Following the initial pilot phase, the World Health Organization (WHO) and the United States Food and Drug Administration (FDA) agreed to further extend the Collaborative Registration Procedure-Lite (CRP-Lite) pilot that helps faster registration of medicines in countries and accelerate access to HIV treatment.

The CRP-Lite pilot was started in 2018 and led to the facilitation of the prequalification of two HIV products – HA741 (ritonavir 25 mg tablets, Cipla) and HA743 (abacavir/ lamivudine 600 mg/300 mg tablets, Cipla) – using minimally redacted FDA reports shared with the WHO Prequalification Team.

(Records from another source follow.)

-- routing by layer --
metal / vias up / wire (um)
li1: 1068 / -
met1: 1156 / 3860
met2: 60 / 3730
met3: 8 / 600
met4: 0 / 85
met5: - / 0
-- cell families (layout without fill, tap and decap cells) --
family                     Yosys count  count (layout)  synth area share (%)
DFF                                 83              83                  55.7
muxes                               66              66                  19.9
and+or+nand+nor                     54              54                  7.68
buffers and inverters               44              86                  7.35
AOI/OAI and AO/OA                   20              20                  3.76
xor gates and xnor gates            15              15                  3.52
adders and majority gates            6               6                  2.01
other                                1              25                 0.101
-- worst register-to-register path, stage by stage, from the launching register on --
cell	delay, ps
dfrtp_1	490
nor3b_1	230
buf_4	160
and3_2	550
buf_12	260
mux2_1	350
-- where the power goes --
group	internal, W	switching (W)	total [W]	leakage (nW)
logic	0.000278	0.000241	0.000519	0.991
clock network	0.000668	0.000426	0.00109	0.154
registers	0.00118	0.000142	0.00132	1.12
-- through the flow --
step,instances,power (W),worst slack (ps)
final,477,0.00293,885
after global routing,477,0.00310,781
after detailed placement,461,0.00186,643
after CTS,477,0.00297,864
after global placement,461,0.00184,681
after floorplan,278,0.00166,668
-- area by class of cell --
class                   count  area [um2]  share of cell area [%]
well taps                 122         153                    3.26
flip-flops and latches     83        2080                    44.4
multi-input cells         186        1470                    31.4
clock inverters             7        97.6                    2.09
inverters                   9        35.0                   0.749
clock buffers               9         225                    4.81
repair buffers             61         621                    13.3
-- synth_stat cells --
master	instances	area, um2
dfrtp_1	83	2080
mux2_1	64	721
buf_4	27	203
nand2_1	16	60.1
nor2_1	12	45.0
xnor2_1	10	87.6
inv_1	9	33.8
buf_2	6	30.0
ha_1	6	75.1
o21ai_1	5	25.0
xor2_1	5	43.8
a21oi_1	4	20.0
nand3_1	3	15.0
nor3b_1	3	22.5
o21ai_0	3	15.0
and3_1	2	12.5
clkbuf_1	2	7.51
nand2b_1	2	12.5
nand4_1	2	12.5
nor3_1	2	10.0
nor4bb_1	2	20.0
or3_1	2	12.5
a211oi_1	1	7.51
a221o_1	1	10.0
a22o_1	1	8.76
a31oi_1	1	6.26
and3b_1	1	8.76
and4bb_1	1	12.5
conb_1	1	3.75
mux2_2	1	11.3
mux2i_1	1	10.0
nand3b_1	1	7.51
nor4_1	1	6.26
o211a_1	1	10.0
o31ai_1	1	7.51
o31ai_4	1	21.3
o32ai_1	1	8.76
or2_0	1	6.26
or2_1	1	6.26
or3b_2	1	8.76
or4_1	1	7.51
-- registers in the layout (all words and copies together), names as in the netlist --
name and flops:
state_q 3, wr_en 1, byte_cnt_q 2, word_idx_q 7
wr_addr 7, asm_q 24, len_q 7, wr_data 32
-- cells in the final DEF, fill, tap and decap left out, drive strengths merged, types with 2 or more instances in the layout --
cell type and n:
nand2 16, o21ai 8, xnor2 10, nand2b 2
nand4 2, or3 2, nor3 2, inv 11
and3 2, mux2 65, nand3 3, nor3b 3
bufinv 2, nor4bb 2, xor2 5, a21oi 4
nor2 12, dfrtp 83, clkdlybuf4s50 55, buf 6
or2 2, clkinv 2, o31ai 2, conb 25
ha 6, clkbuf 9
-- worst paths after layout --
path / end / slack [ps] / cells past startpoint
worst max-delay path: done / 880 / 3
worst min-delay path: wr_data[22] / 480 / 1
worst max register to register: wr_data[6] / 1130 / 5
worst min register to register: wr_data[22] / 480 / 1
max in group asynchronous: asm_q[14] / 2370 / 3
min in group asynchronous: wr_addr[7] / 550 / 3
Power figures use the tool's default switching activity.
--- config.mk ---
export PLATFORM = sky130hd
export DESIGN_NAME = updown_counter
export DESIGN_NICKNAME = d
export VERILOG_FILES = /design/src/rtl/updown_counter.sv
export SDC_FILE = /design/constraint.sdc
export NUM_CORES = 1
export LEC_CHECK = 0
export ABC_CLOCK_PERIOD_IN_PS = 4400
export CAP_MARGIN = 30
export CORE_MARGIN = 2
export CORE_UTILIZATION = 51
export CTS_CLUSTER_DIAMETER = 30
export DETAILED_ROUTE_END_ITERATION = 16
export HOLD_SLACK_MARGIN = 0.08
export PLACE_DENSITY = 0.85
export RECOVER_POWER = 25
export SLEW_MARGIN = 20
export SYNTH_ARGS = -nofsm -noshare
export SYNTH_HDL_FRONTEND = slang
export SYNTH_SLANG_ARGS = --single-unit
--- constraint.sdc ---
create_clock -name clk -period 4.4 [get_ports clk]
set_clock_uncertainty 0.2 [all_clocks]
set_input_delay 1.1 -clock clk [delete_from_list [all_inputs] [get_ports clk]]
set_output_delay 1.1 -clock clk [all_outputs]
set_load 0.02 [all_outputs]
--- src/rtl/updown_counter.sv ---
// Parametrised synchronous up/down counter with limit, parallel load, wrap/saturate mode and terminal-count pulse.
// Optional wrap-event counter output `wrap_count` is built only when UDC_WRAPCNT_EN is defined.
module updown_counter #(
  parameter int              WIDTH     = 4,
  parameter logic [WIDTH-1:0] RESET_VAL = {WIDTH{1'b1}},
  parameter int              WRAP_W    = 8
) (
  input  logic             clk,
  input  logic             reset,
  input  logic             en,
  input  logic             up,
  input  logic             load,
  input  logic [WIDTH-1:0] load_val,
  input  logic [WIDTH-1:0] limit,
  input  logic             sat,
  output logic [WIDTH-1:0] counter,
  output logic             tc,
  output logic             zero,
  output logic             at_limit
`ifdef UDC_WRAPCNT_EN
  ,
  output logic [WRAP_W-1:0] wrap_count
`endif
);

  logic [WIDTH-1:0] next_count;
  logic [WIDTH-1:0] load_clamped;
  logic             boundary;

  // NOTE: every signal written here gets a default first, so no path can leave it unassigned and infer a latch.
  always_comb begin
    next_count = counter;
    boundary   = 1'b0;
    if (up) begin
      if (counter >= limit) begin
        boundary   = 1'b1;
        next_count = sat ? limit : '0;
      end else begin
        next_count = counter + 1'b1;
      end
    end else begin
      if (counter == '0) begin
        boundary   = 1'b1;
        next_count = sat ? '0 : limit;
      end else if (counter > limit) begin
        // Pulling an out-of-range count back into range is a correction, not a boundary event.
        next_count = limit;
      end else begin
        next_count = counter - 1'b1;
      end
    end
  end

  assign load_clamped = (load_val < limit) ? load_val : limit;

  // NOTE: sequential state uses non-blocking assignments so every register samples pre-edge values.
  always_ff @(posedge clk) begin
    if (reset) begin
      counter <= RESET_VAL;
      tc      <= 1'b0;
    end else if (load) begin
      counter <= load_clamped;
      tc      <= 1'b0;
    end else if (en) begin
      counter <= next_count;
      tc      <= boundary;
    end else begin
      tc      <= 1'b0;
    end
  end

  assign zero     = (counter == '0);
  assign at_limit = (counter >= limit);

`ifdef UDC_WRAPCNT_EN
  always_ff @(posedge clk) begin
    if (reset || load) begin
      wrap_count <= '0;
    end else if (en && boundary && !sat && (wrap_count != {WRAP_W{1'b1}})) begin
      wrap_count <= wrap_count + 1'b1;
    end
  end
`else
  localparam int unused_wrap_w = WRAP_W;
`endif

endmodule

==> key figures <==
Outcome
  – Status: finished clean

Layout
  – Register area: 100 um^2
  – Final non-filler cell total: 149
  – Fraction of layout cells with a size suffix above 1: 17.3%
  – Util after Layout: 73.8%
  – Nets: 157
  – Diode count: 0
  – Fill count: 123
  – P&R area growth vs syn: 37.8%
  – Area of the multi-input gates: 643 um^2

Global routing
  – Gr ovfl total: 0
  – Vias in the first global route: 950
  – First-pass GRT wire length: 4.13 mm
  – Initial antenna violation count: 0
  – GRT Total Usage: 28.8%
  – Largest net degree at the start of global routing: 11

Clock network
  – # resized after CTS: 0
  – H-tree depth: 1
  – Clock sink total: 5
  – Worst-path clk slew: 0.04 ns
  – Clock buffer depth: 2
  – Root buffer cell: clkbuf_4
  – Postcts setup bufs: 0
  – Worst-Skew Late Latency: 0.24 ns
  – Num CTS Buffers: 3
  – Cts hold-fix bufs: 0
  – CTS tree: built

Floorplan
  – Die width: 43.5 um
  – Std-Cell Rows: 14
  – Core area: 1490 um^2
  – Chip height: 43.5 um
  – Io pins: 21
  – Initial core utilization: 53.5%
  – DIE AREA: 1890 um^2

Timing
  – Setup slack after layout: 0.129 ns
  – RSZ-0062 raised after global routing: false
  – Post-route minimum period: 4.27 ns
  – Final hold viol count: 0
  – Fin Setup TNS: 0 ns
  – Slew headroom: 72.3%
  – Worst Tran Pin Value: 0.405 ns
  – Final Cycle Share: 97.1%
  – Final slew viol count: 0
  – Final setup violation count: 0
  – Max Fclk: 0.234 GHz

Synth
  – Post-Syn Area: 797 um^2
  – Top area cells in the synthesized netlist: ha_1 14%, dfxtp_1 13%, mux2i_1 5.0%
  – Post-synthesis sequential area ratio: 12.6%
  – Ys flop type: dfxtp_1
  – Async set or reset register ratio after synthesis: 0%
  – Netlist cell types: 42
  – Leading area contributor after synthesis: ha_1
  – Top-count cell post-synth: ha_1
  – Post-synth EDFFs: 0
  – Synth Area per Inst: 7.74 um^2
  – Warning count from the yosys run: 0
  – Post-Syn Instances: 103
  – Yosys reg bits: 5
  – Area share of the largest cell type after synthesis: 14.1%
  – Syn Nets: 126
  – List of most frequent post-synthesis cells: 9 x ha_1, 7 x a21oi_1, 7 x inv_1, 7 x nor2_1

Run
  – Max_cap viols: 0

Power and ir drop
  – Peak supply drop: 0.000215 V
  – PwrDens: 236 nW/um^2
  – Leak pwr: 0.483 nW

Drt
  – Average vias per placed instance: 6.34
  – Detail Route Antenna Nets: 0
  – Post-Route WL: 2.38 mm
  – Number of DRC markers in iteration 0: 56
  – Routed WL per cell: 16.0 um
  – DRT Pass-1 Iters: 4
  – DRC viols: 0
  – Via count: 944

Setup path
  – CP startpoint: limit[3]
  – Worst Setup Start Kind: input port
  – Flop-to-flop setup slack: 2.07 ns
  – Worst Setup End Kind: output pin
  – CP Buf/Inv Count: 3
  – Worst path cell trace: clkdlybuf4s50_1 > inv_1 > ha_1 > and4_1 > nor2_1 > nand2_2 > clkdlybuf4s50_1
  – Required time worst endpoint: 3.10 ns
  – Crit-path max cell delay: 0.54 ns
  – Critical Path Slowest Stage Cell: clkdlybuf4s50_1
  – Most used cell, CP: clkdlybuf4s50_1
  – Critical Path AT: 2.97 ns
  – Reg2Reg Launch Point: counter[3]
  – Cell family with most CP delay: buffers and inverters
  – Largest fanout on the critical path: 3
  – CP Class: in2out

Placement
  – Place WS: 0.148 ns
  – Gp weighted congestion: 1.04
  – I/O Buffers: 20
  – Dpl cells: 145
  – Dpl hpwl: 1.94 mm

Hold path
  – Hold path startpoint: counter[1]
  – Hold Crit Class: reg2reg
cell families (layout without fill, tap and decap cells):
kind of cell	count (synthesis)	in the layout	synth area share, %
AOI/OAI and AO/OA	32	32	29.0
xor gates and xnor gates	3	3	3.30
adders and majority gates	9	9	14.1
buffers and inverters	12	42	6.75
DFF	5	5	12.6
muxes	7	7	9.26
and+or+nand+nor	35	35	25.0
cell type report:
cell class / instances / area share [%]
multi-input cells: 86 / 58.5
flip-flops and latches: 5 / 9.11
well taps: 16 / 1.82
clock buffers: 4 / 2.39
repair buffers: 31 / 25.7
inverters: 7 / 2.39
metal layers:
metal | GRT usage (%) | share of wire (%)
met1 | 37.8 | 42
met2 | 49.0 | 48
met3 | 5.42 | 9.1
met4 | 6.67 | 0.71
met5 | 0 | 0
layout by cell type, fill, tap and decap left out, types with 2 or more instances in the layout:
cell and instances:
ha_1 9, nand2_1 6, a221oi_1 2, o211ai_1 2, nand4_1 2, mux2i_1 4
inv_1 7, o21ai_0 4, nor3_1 4, a21oi_1 7, clkdlybuf4s50_1 17, nand3_1 6
nor3b_1 2, clkbuf_4 3, buf_4 11, mux2_2 3, a2111oi_0 2, dlygate4sd3_1 3
dfxtp_1 5, nor4_1 2, o21ai_2 2, nor2_1 7, xor2_1 2
registers in the layout (all words and copies together) (netlist names):
name and count:
counter 4, tc 1
worst register-to-register path: stages (launching register included):
cell and delay, ns:
dfxtp_1 0.55, ha_1 0.35, buf_4 0.16, a21oi_1 0.25, nand2_1 0.12, nor4_1 0.34
o32ai_1 0.15, a31oi_1 0.15
where the power goes:
group	internal (mW)	switching [mW]	total (mW)	leakage, nW
sequential	0.0499	0.0111	0.0610	0.0415
clock	0.0343	0.0195	0.0538	0.0150
combinational	0.0721	0.0719	0.144	0.427
worst paths after layout:
kind	cells after the start	end
min	3	counter[1]
min reg2reg	3	counter[1]
max reg2reg	7	counter[3]
max	7	at_limit
per-stage QoR:
| step | hold slack (ns) | instance area (um^2) | power (mW) |
|---|---|---|---|
| global route | 0.570 | 1100 | 0.277 |
| floorplan | 0.531 | 797 | 0.145 |
| global placement | 0.501 | 1070 | 0.202 |
| detailed placement | 0.520 | 1070 | 0.204 |
| finish | 0.531 | 1100 | 0.259 |
| CTS | 0.534 | 1100 | 0.260 |
Power figures use the tool's default switching activity.
--- src/rtl/button_debounce_multi_if.sv ---
// ---------------------------------------------------------------------------
// button_debounce_multi_if
//
// Bundle of per-channel button signals between the board pins and the
// debounce block.
//
//   btn_in      : raw asynchronous button pins (pin side drives)
//   btn_level   : debounced level, 1 = pressed
//   btn_press   : single-cycle pulse on an accepted press
//   btn_release : single-cycle pulse on an accepted release
//   btn_long    : single-cycle pulse once per press after the long-hold time
//
// Modports:
//   master : pin / consumer side (drives btn_in, observes the outputs)
//   slave  : debounce block side (observes btn_in, drives the outputs)
// ---------------------------------------------------------------------------
interface button_debounce_multi_if #(
  parameter int CHANNELS = 4
);

  logic [CHANNELS-1:0] btn_in;
  logic [CHANNELS-1:0] btn_level;
  logic [CHANNELS-1:0] btn_press;
  logic [CHANNELS-1:0] btn_release;
  logic [CHANNELS-1:0] btn_long;

  modport master (
    output btn_in,
    input  btn_level,
    input  btn_press,
    input  btn_release,
    input  btn_long
  );

  modport slave (
    input  btn_in,
    output btn_level,
    output btn_press,
    output btn_release,
    output btn_long
  );

endinterface

--- src/rtl/button_debounce_multi.sv ---
// ---------------------------------------------------------------------------
// button_debounce_multi
//
// Multi-channel button front end. Each channel is fully independent:
//   1. SYNC_STAGES-deep synchroniser on the raw pin (no logic between flops),
//      polarity normalised after the last stage so 1 always means pressed.
//   2. Stability counter: a new synchronised value must be seen for
//      DEBOUNCE_CYCLES consecutive cycles before the level is accepted; any
//      matching sample in between throws the partial count away.
//   3. Hold counter: once pressed, counts up to LONG_CYCLES and emits one
//      long-press pulse when it gets there (LONG_CYCLES = 0 removes it).
//
// Parameters:
//   CHANNELS        : number of button channels (>= 1)
//   SYNC_STAGES     : synchroniser flops per channel (>= 2)
//   DEBOUNCE_CYCLES : cycles a new value must hold before acceptance (>= 1)
//   LONG_CYCLES     : held cycles before btn_long, 0 disables long-press
//   ACTIVE_LOW      : 1 = a pressed button pulls its pin low
//
// Ports:
//   clk : system clock
//   rst : asynchronous, active-high reset (release is synchronised upstream)
//   bus : button_debounce_multi_if slave modport
//         (btn_in in; btn_level / btn_press / btn_release / btn_long out,
//          all outputs registered)
// ---------------------------------------------------------------------------
module button_debounce_multi #(
  parameter int CHANNELS        = 4,
  parameter int SYNC_STAGES     = 2,
  parameter int DEBOUNCE_CYCLES = 16,
  parameter int LONG_CYCLES     = 1000,
  parameter int ACTIVE_LOW      = 0
) (
  input  logic                    clk,
  input  logic                    rst,
  button_debounce_multi_if.slave  bus
);

  localparam int              DC_W     = $clog2(DEBOUNCE_CYCLES) + 1;
  localparam logic [DC_W-1:0] DC_LAST  = DC_W'(DEBOUNCE_CYCLES - 1);
  localparam logic [DC_W-1:0] DC_ONE   = DC_W'(1'b1);
  localparam logic [DC_W-1:0] DC_ZERO  = DC_W'(1'b0);
  // Pin level of a released button; also the synchroniser reset value.
  localparam logic            PIN_IDLE = (ACTIVE_LOW != 0) ? 1'b1 : 1'b0;

  // -------------------------------------------------------------------------
  // Synchroniser
  // -------------------------------------------------------------------------
  logic [SYNC_STAGES-1:0] sync_d [CHANNELS];
  logic [SYNC_STAGES-1:0] sync_q [CHANNELS];
  logic [CHANNELS-1:0]    samp_s;

  // Shift each raw pin into its chain and normalise the last stage to 1 = pressed.
  always_comb begin
    for (int ch = 0; ch < CHANNELS; ch++) begin
      sync_d[ch] = {sync_q[ch][SYNC_STAGES-2:0], bus.btn_in[ch]};
      samp_s[ch] = sync_q[ch][SYNC_STAGES-1] ^ PIN_IDLE;
    end
  end

  // Synchroniser flops; reset to the idle pin level so reset release never reads as a press.
  always_ff @(posedge clk or posedge rst) begin
    if (rst) begin
      for (int ch = 0; ch < CHANNELS; ch++) begin
        sync_q[ch] <= {SYNC_STAGES{PIN_IDLE}};
      end
    end else begin
      for (int ch = 0; ch < CHANNELS; ch++) begin
        sync_q[ch] <= sync_d[ch];
      end
    end
  end

  // -------------------------------------------------------------------------
  // Debounce: level, stability counter, press/release pulses
  // -------------------------------------------------------------------------
  logic [CHANNELS-1:0] level_d;
  logic [CHANNELS-1:0] level_q;
  logic [DC_W-1:0]     dc_d [CHANNELS];
  logic [DC_W-1:0]     dc_q [CHANNELS];
  logic [CHANNELS-1:0] press_d;
  logic [CHANNELS-1:0] press_q;
  logic [CHANNELS-1:0] release_d;
  logic [CHANNELS-1:0] release_q;
  // High on the edge a new level is accepted (press or release).
  logic [CHANNELS-1:0] accept_s;

  // Per-channel stability counting; a differing run that breaks early gets no partial credit.
  always_comb begin
    level_d   = level_q;
    press_d   = {CHANNELS{1'b0}};
    release_d = {CHANNELS{1'b0}};
    accept_s  = {CHANNELS{1'b0}};
    for (int ch = 0; ch < CHANNELS; ch++) begin
      dc_d[ch] = dc_q[ch];
      if (samp_s[ch] == level_q[ch]) begin
        dc_d[ch] = DC_ZERO;
      end else if (dc_q[ch] == DC_LAST) begin
        level_d[ch]   = samp_s[ch];
        dc_d[ch]      = DC_ZERO;
        press_d[ch]   = samp_s[ch];
        release_d[ch] = ~samp_s[ch];
        accept_s[ch]  = 1'b1;
      end else begin
        dc_d[ch] = dc_q[ch] + DC_ONE;
      end
    end
  end

  // Debounce state and press/release pulse registers.
  always_ff @(posedge clk or posedge rst) begin
    if (rst) begin
      level_q   <= {CHANNELS{1'b0}};
      press_q   <= {CHANNELS{1'b0}};
      release_q <= {CHANNELS{1'b0}};
      for (int ch = 0; ch < CHANNELS; ch++) begin
        dc_q[ch] <= DC_ZERO;
      end
    end else begin
      level_q   <= level_d;
      press_q   <= press_d;
      release_q <= release_d;
      for (int ch = 0; ch < CHANNELS; ch++) begin
        dc_q[ch] <= dc_d[ch];
      end
    end
  end

  // -------------------------------------------------------------------------
  // Long-press detection
  // -------------------------------------------------------------------------
  logic [CHANNELS-1:0] long_s;

  if (LONG_CYCLES > 0) begin : g_long
    localparam int              HC_W    = $clog2(LONG_CYCLES) + 1;
    localparam logic [HC_W-1:0] HC_MAX  = HC_W'(LONG_CYCLES);
    localparam logic [HC_W-1:0] HC_ONE  = HC_W'(1'b1);
    localparam logic [HC_W-1:0] HC_ZERO = HC_W'(1'b0);

    logic [HC_W-1:0]     hc_d [CHANNELS];
    logic [HC_W-1:0]     hc_q [CHANNELS];
    logic [CHANNELS-1:0] long_d;
    logic [CHANNELS-1:0] long_q;

    // Hold counter saturates at HC_MAX so the pulse fires once per press. Any
    // accepted transition clears it: that keeps the press edge at zero and
    // stops a release edge from coinciding with a long pulse.
    always_comb begin
      long_d = {CHANNELS{1'b0}};
      for (int ch = 0; ch < CHANNELS; ch++) begin
        hc_d[ch] = hc_q[ch];
        if (accept_s[ch] || !level_q[ch]) begin
          hc_d[ch] = HC_ZERO;
        end else if (hc_q[ch] != HC_MAX) begin
          hc_d[ch]   = hc_q[ch] + HC_ONE;
          long_d[ch] = (hc_q[ch] == (HC_MAX - HC_ONE));
        end else begin
          hc_d[ch] = hc_q[ch];
        end
      end
    end

    // Hold counters and long-press pulse register.
    always_ff @(posedge clk or posedge rst) begin
      if (rst) begin
        long_q <= {CHANNELS{1'b0}};
        for (int ch = 0; ch < CHANNELS; ch++) begin
          hc_q[ch] <= HC_ZERO;
        end
      end else begin
        long_q <= long_d;
        for (int ch = 0; ch < CHANNELS; ch++) begin
          hc_q[ch] <= hc_d[ch];
        end
      end
    end

    assign long_s = long_q;
  end else begin : g_no_long
    assign long_s = {CHANNELS{1'b0}};
  end

  // -------------------------------------------------------------------------
  // Outputs (all straight from flops)
  // -------------------------------------------------------------------------
  assign bus.btn_level   = level_q;
  assign bus.btn_press   = press_q;
  assign bus.btn_release = release_q;
  assign bus.btn_long    = long_s;

endmodule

FDA provides the WHO Prequalification Programme with reviews of HIV medicines that have been either approved or tentatively approved by the agency under the USA President’s Emergency Plan for AIDS Relief (PEPFAR). Use of existing FDA reviews helps WHO expedite its assessments of the medicines, producing reports which can then be shared with regulators in resource-limited countries to speed up their own regulatory review processes, which makes life-saving drugs available to patients faster.

Currently, FDA and WHO-supported CRP-Lite process is proposed only for HIV antiretroviral medicines for an additional three HIV products. If the results are encouraging, the model could be expanded for other therapeutic areas in the future.

The CRP-Lite pilot process builds on the collaborative registration procedure (CRP) introduced by WHO in 2013. With CRP, product registration time in countries were reduced from a few years to less than 90 days, for over 1200 registrations. The CRP is currently used in 66 countries across all regions and one regional economic community (CARICOM).

Most regulatory authorities in low-income countries are under-resourced and over-stretched, resulting in long delays in approvals of medicines that are desperately needed by patients. Initiatives such as CRP and CRP-Lite are vital to improve regulatory efficiency and to deliver life-saving medicines to communities as rapidly as possible.